Sega – Dreamcast

La Dreamcast, le successeur de la Saturn, est commercialisé en novembre 1998 au Japon. Elle sera par le fait même la première console de sixième génération sur le marché, avant ses concurrentes la PlayStation de Sony, la Xbox de Microsoft et le GameCube de Nintendo. Elle est la première console livré d’office avec un modem, permettant à la console d’avoir le support de jeu en ligne, de se connecter à internet et ainsi de consulter des pages web ou bien de lire ces courriels.

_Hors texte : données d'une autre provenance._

**src/verilog/soc_pkg.sv**
```systemverilog
/*
 * soc_pkg
 * Bus widths, address map, register offsets and the split view of a
 * bus address shared by the interconnect and its slaves.
 */
package soc_pkg;

  localparam int AddrWidth = 32;
  localparam int DataWidth = 64;
  localparam int BeWidth = DataWidth / 8;
  localparam int TagWidth = 8;
  localparam int OffWidth = AddrWidth - TagWidth;

  // region tags in the top address byte
  localparam logic [TagWidth-1:0] RegionClint = 8'h02;
  localparam logic [TagWidth-1:0] RegionPlic = 8'h0C;
  localparam logic [TagWidth-1:0] RegionMem = 8'h80;

  localparam logic [OffWidth-1:0] ClintMsipOff = 24'h00_0000;
  localparam logic [OffWidth-1:0] ClintMtimecmpOff = 24'h00_4000;
  localparam logic [OffWidth-1:0] ClintMtimeOff = 24'h00_BFF8;

  localparam logic [OffWidth-1:0] PlicPendingOff = 24'h00_1000;
  localparam logic [OffWidth-1:0] PlicEnable0Off = 24'h00_2000;
  localparam logic [OffWidth-1:0] PlicEnable1Off = 24'h00_2080;

  // source bit 0 is gpio, bit 1 is uart
  localparam int NumSources = 2;
  localparam int NumTargets = 2;

  localparam int MemWords = 512;
  localparam int MemIdxWidth = $clog2(MemWords);

  localparam int NdmResetCycles = 4;

  typedef struct packed {
    logic [TagWidth-1:0] tag;
    logic [OffWidth-1:0] offset;
  } soc_addr_fields_t;

  // one address word, seen whole or as region tag over offset
  typedef union packed {
    logic [AddrWidth-1:0] raw;
    soc_addr_fields_t f;
  } soc_addr_u;

  function automatic logic [DataWidth-1:0] byte_merge(
    input logic [DataWidth-1:0] old_word,
    input logic [DataWidth-1:0] new_word,
    input logic [BeWidth-1:0] be
  );
    logic [DataWidth-1:0] merged;
    merged = old_word;
    for (int i = 0; i < BeWidth; i++) begin
      if (be[i]) begin
        merged[8*i +: 8] = new_word[8*i +: 8];
      end
    end
    return merged;
  endfunction

endpackage

```
**src/verilog/soc_reset_gen.sv**
```systemverilog
/*
 * soc_reset_gen
 * Peripheral reset from power-on and debug non-debug reset, held for a
 * few cycles after both causes drop.
 */
`timescale 1ns/1ps

module soc_reset_gen (
  input logic clk_i,
  input logic rst_i,
  input logic ndmreset_i,
  output logic periph_rst_o
);
  import soc_pkg::*;

  localparam int CntWidth = $clog2(NdmResetCycles + 1);

  logic [CntWidth-1:0] cnt_q;

  always_ff @(posedge clk_i) begin
    if (rst_i || ndmreset_i) begin
      cnt_q <= CntWidth'(NdmResetCycles);
    end else if (cnt_q != '0) begin
      cnt_q <= cnt_q - 1'b1;
    end
  end

  assign periph_rst_o = rst_i | ndmreset_i | (cnt_q != '0);

endmodule

```
**config.mk**
```make
export PLATFORM = sky130hd
export DESIGN_NAME = soc_reset_gen
export DESIGN_NICKNAME = d
export VERILOG_FILES = /design/src/verilog/soc_pkg.sv /design/src/verilog/soc_reset_gen.sv
export SDC_FILE = /design/constraint.sdc
export NUM_CORES = 1
export LEC_CHECK = 0
export BUFFER_PORTS_ARGS = -buffer_cell sky130_fd_sc_hd__buf_2
export CORE_AREA = 2 2 39 41
export CTS_CLUSTER_SIZE = 8
export DETAILED_ROUTE_END_ITERATION = 10
export DIE_AREA = 0 0 41 43
export GPL_TIMING_DRIVEN = 1
export MAX_ROUTING_LAYER = met4
export PLACE_DENSITY = 0.32
export REMOVE_ABC_BUFFERS = 1
export SETUP_SLACK_MARGIN = 0.15
export SLEW_MARGIN = 20
export SYNTH_ARGS = -nofsm -noshare
export SYNTH_HDL_FRONTEND = slang
export SYNTH_SLANG_ARGS = --single-unit
export TNS_END_PERCENT = 20
```
**constraint.sdc**
```tcl
create_clock -name clk_i -period 1.4 [get_ports clk_i]
set_input_delay 0.21 -clock clk_i [delete_from_list [all_inputs] [get_ports clk_i]]
set_output_delay 0.21 -clock clk_i [all_outputs]
set_load 0.02 [all_outputs]
```
==> run summary <==
The run finished with clean final reports. The logs give 0 for the number of nets still failing antenna checks after routing and 2 for the maximum clock path buffer count. The floorplan has 14 rows. The switching power of the nets came out at 0.0793 mW. Internal power comes to 0.242 mW. Layout cell share with drive strength beyond 1: 0.643. The number of placed instances with taps included came out at 36. The depth of the CTS H-tree is 1.

Wires add up to 306 µm. Fraction of the cycle the final worst path needs: 0.916. Compared with the post-synthesis result, the final layout area differs by 72.2%. The root buffer cell chosen for the clock tree is sky130_fd_sc_hd__clkbuf_4. After synthesis, the most frequently instantiated cells are sky130_fd_sc_hd__dfxtp_1 (3), sky130_fd_sc_hd__nor2_1 (3), sky130_fd_sc_hd__ha_1 (2), sky130_fd_sc_hd__inv_1 (2). Path type of the worst setup path: reg -> out. The tools report the pin count of the biggest net entering global routing as 4. Element type at the critical path start: a flip-flop. STA puts the critical path data required time at 1190 ps.

The core region is 1380 µm². The initial standard-cell utilization of the core was 0.120; the average vias per placed instance was 3.39. Global router's overall resource usage: 0.0565. The final-report setup violation count came out at 0. Buffers placed on the I/O ports in this run total 3. The count of cells in the finished layout, fillers not included, comes to 44. The slowest stage of the critical path belongs to the cell sky130_fd_sc_hd__dfxtp_2. The switching portion of total power came out at 0.247. TritonCTS built the clock tree.

The clock reaches the later pin of the worst-skew pair after 230 ps. The die height works out to 43 µm. The leakage power of the design was 0.131 nW; the overall die area was 1760 µm². For the clock power share, the log shows 0.474. Of all nets on the critical path, the largest fanout is 2.

The number of hold buffers added after cts was 0; the clock-pin slew on the worst setup and hold paths was 40 ps. The detailed-route via count is 149. The number of global-route vias before repair is 172. The critical path goes through inv_2 > ha_4 > nand2b_4 > nand2b_4 > buf_6.

The family of cells with the greatest summed delay on the critical path was flip-flops. The global placement routability congestion was 0.599. The power share of the sequential group was 0.307. The largest total area in the synthesized netlist belongs to sky130_fd_sc_hd__dfxtp_1. In this run, distinct cell masters in the synthesized netlist total 11.

The sequential element share of the synthesized area was 0.361. The endpoint kind of the worst setup timing path is an output pin. Global routing finished with a remaining overflow of 0. Logic depth of the worst path, buffers included: 5. The area share of the largest cell type after synthesis is 0.361.

The primary flip-flop cell chosen by synthesis mapping is sky130_fd_sc_hd__dfxtp_1. The clock arrives with 1.67 ps of skew. Startpoint of the worst hold path: rst_i. The final-report max-slew violation count came out at 0. The worst path in the final design needs a cycle of 1280 ps, including I/O delays and setup. After detailed routing, the average wire length per cell comes to 6.95 µm. The total number of yosys warnings is 0, and the flip-flop count of the largest register, all copies and words added is 3. The first-pass iteration count of the detailed router was 2; the post-route DRC violation count was 0.

Share of synthesized flip-flops with an asynchronous set or reset: 0. 4 I/O pins were placed. Across the VDD grid, the largest voltage drop is 0.000430 V. The mapped netlist covers 166 µm². The logs give 17 for the number of cells produced by synthesis and 0 for the final antenna diode count. The data arrival time of the worst path is 1070 ps, and the number of enable flip-flop cells after synthesis is 0. The global-route wire length before repair was 607 µm. The DRC marker count from the first detailed-route iteration is 1, and the number of stages on the worst hold path is 2. The initial antenna violation count came out at 0. The tools report the clock sink count as 3.

The worst setup path startpoint is cnt_q[1]$_SDFFE_PP0P_. The die span in x came out at 41 µm. For the timing-limited maximum frequency, the log shows 0.780 GHz. In the post-synthesis netlist, the biggest area contributors are sky130_fd_sc_hd__dfxtp_1 (36%), sky130_fd_sc_hd__ha_1 (15%), sky130_fd_sc_hd__a2111oi_2 (9.0%), sky130_fd_sc_hd__nand2b_4 (8.3%), sky130_fd_sc_hd__nor2_1 (6.8%). The logs give 34 for the net count reported at finish and 0 ps for the sum of negative setup slack.

The largest registers in the layout are cnt_q (3). The worst-case reg-to-reg path depth was 6. The number of clock buffers added by TritonCTS is 3. Combinational group share of total power: 0.219. The power density over the cells came out at 1120 nW/µm². In this design, the critical path's most frequently occurring cell is sky130_fd_sc_hd__nand2b_4. Ranked by flip-flop count, first place goes to cnt_q. The delay of the slowest cell on the worst path is 310 ps. The mean post-synth cell area was 9.79 µm².

Setup repair after global routing could not meet its margin everywhere. The actual transition at the worst max-transition pin came out at 295 ps. Synthesis inferred 3 register bits. The tools report the number of maximum-capacitance violations as 0. Counting both buffers and inverters, the worst setup path holds a total of 2.

For the final number of hold-violating endpoints, the log shows 0. The worst hold-check path type was in -> reg. The headroom to the max-slew limit came out at 0.803.

The worst register-to-register path begins at cnt_q[0]$_SDFFE_PP0P_.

Sega cesse la commercialisation de la Dreamcast en mars 2001 en Amérique du Nord et se retire complètement du milieu hardware des jeux vidéo de salon. Toutefois, le système est soutenu jusqu’à la fin de l’année 2002 en Europe, en Océanie, ainsi qu’au Japon. Malgré son arrêt prématuré, la console est toujours soutenue jusqu’en 2011 par des producteurs indépendants.​​

En 2009, le site web ThinkGeek recommercialise la console de façon limitée aux Etats-Unis. Au vu de l’engouement de la communauté de joueurs face à ce support, le marché de l’occasion bat son plein.

​​​​La Dreamcast est conçut à partir du système d’arcade Naomi de Sega. Le médium utilisé pour le support les jeux est le GD-ROM fabriqué par Yamaha. En effet, pour empêcher la copie de jeux, Sega a fait développer un nouveau support pour les jeux Dreamcast. Il s’agit d’un hybride entre le CD et le DVD d’une capacité de 1,2 Go, qui ne peut pas être lu par un PC. Une de ses principales caractéristiques est la gravure des données dans une densité élevé et une deuxième TOC commençant après la section de type CD du GD-ROM. La Dreamcast lit les GD-ROM en 12X, d’où des temps de chargement relativement courts.